Collection entries:
⟨

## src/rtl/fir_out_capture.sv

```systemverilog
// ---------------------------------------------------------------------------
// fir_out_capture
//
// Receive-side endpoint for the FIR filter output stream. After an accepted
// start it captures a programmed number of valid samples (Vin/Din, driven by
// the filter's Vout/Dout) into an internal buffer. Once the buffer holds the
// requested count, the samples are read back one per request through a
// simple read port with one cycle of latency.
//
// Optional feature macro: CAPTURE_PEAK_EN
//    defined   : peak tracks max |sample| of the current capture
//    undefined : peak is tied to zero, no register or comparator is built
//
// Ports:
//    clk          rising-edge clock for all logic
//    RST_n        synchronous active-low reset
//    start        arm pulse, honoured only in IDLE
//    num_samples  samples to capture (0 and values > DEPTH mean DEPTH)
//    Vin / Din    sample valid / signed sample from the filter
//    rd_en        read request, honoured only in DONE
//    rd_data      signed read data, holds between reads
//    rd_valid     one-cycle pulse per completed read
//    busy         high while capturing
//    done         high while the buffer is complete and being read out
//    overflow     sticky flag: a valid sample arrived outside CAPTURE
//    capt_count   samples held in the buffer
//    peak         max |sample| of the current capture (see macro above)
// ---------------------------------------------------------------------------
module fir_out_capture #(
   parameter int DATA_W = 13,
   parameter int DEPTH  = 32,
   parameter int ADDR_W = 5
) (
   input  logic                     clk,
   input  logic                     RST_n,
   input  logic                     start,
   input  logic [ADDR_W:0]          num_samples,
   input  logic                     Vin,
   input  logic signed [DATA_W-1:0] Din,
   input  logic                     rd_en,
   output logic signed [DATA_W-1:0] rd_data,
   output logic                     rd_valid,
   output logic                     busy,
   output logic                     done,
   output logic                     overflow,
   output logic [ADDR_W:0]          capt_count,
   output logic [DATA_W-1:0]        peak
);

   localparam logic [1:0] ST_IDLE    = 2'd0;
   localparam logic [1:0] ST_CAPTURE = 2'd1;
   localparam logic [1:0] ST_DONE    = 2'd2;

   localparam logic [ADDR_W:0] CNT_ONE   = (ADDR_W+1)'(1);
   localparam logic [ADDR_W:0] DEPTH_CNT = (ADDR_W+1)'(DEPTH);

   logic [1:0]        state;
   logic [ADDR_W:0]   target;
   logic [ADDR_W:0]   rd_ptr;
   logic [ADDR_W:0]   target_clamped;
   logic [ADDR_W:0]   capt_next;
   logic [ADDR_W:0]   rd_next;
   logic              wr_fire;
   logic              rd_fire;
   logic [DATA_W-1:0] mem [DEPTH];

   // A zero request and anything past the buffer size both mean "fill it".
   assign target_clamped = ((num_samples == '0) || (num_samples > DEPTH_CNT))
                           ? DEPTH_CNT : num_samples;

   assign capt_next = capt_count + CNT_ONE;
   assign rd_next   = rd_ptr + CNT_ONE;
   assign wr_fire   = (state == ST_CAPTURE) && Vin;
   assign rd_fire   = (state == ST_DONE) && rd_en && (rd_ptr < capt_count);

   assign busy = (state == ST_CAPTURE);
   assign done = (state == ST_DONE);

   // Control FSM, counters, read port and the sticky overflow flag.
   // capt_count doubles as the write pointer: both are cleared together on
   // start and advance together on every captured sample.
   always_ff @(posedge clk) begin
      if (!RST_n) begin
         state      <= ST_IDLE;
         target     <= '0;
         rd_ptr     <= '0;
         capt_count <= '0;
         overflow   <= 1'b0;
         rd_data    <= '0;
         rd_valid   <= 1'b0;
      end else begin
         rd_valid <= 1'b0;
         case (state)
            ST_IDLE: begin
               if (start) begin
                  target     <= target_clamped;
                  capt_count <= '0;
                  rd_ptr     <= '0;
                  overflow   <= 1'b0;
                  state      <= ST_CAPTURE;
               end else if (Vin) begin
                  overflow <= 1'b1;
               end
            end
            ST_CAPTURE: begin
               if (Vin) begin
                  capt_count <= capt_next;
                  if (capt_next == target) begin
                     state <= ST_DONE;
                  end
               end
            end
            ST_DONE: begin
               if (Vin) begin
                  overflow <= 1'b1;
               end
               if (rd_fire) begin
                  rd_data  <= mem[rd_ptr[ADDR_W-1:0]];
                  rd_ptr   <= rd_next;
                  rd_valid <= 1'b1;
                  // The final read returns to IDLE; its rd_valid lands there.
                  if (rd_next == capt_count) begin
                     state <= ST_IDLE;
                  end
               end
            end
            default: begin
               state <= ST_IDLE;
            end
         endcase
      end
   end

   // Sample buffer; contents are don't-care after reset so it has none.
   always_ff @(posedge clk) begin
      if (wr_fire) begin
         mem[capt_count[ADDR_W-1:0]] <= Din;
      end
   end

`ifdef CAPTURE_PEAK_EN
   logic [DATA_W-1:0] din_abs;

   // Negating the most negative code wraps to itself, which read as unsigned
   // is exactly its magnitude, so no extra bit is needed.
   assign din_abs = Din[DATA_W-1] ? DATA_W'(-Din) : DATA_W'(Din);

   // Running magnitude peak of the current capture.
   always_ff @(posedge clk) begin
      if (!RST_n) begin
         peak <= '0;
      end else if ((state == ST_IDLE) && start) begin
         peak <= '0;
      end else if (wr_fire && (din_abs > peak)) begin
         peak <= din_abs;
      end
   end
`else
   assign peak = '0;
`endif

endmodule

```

⟩
⟨

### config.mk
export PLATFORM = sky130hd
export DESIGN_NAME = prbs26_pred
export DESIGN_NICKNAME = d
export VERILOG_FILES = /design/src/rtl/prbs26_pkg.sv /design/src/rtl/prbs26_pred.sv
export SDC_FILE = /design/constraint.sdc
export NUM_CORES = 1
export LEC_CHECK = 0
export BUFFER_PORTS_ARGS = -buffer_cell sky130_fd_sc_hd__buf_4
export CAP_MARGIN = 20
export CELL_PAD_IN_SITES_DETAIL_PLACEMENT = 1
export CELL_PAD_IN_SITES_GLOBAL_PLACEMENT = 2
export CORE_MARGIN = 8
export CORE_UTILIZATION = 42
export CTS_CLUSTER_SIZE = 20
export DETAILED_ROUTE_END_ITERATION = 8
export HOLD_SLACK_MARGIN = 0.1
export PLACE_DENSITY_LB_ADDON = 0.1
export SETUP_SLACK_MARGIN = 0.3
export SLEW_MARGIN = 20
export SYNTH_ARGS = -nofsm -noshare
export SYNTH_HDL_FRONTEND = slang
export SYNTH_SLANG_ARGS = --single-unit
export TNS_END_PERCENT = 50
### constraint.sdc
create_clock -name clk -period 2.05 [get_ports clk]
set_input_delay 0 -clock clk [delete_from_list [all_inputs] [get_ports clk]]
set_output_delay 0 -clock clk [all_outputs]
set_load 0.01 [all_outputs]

⟩

▸ WORK REQUEST
Every line that holds the string "filter" must be copied from the records above.

▸ WRITTEN RESPONSE
// Receive-side endpoint for the FIR filter output stream. After an accepted
// the filter's Vout/Dout) into an internal buffer. Once the buffer holds the
//    Vin / Din    sample valid / signed sample from the filter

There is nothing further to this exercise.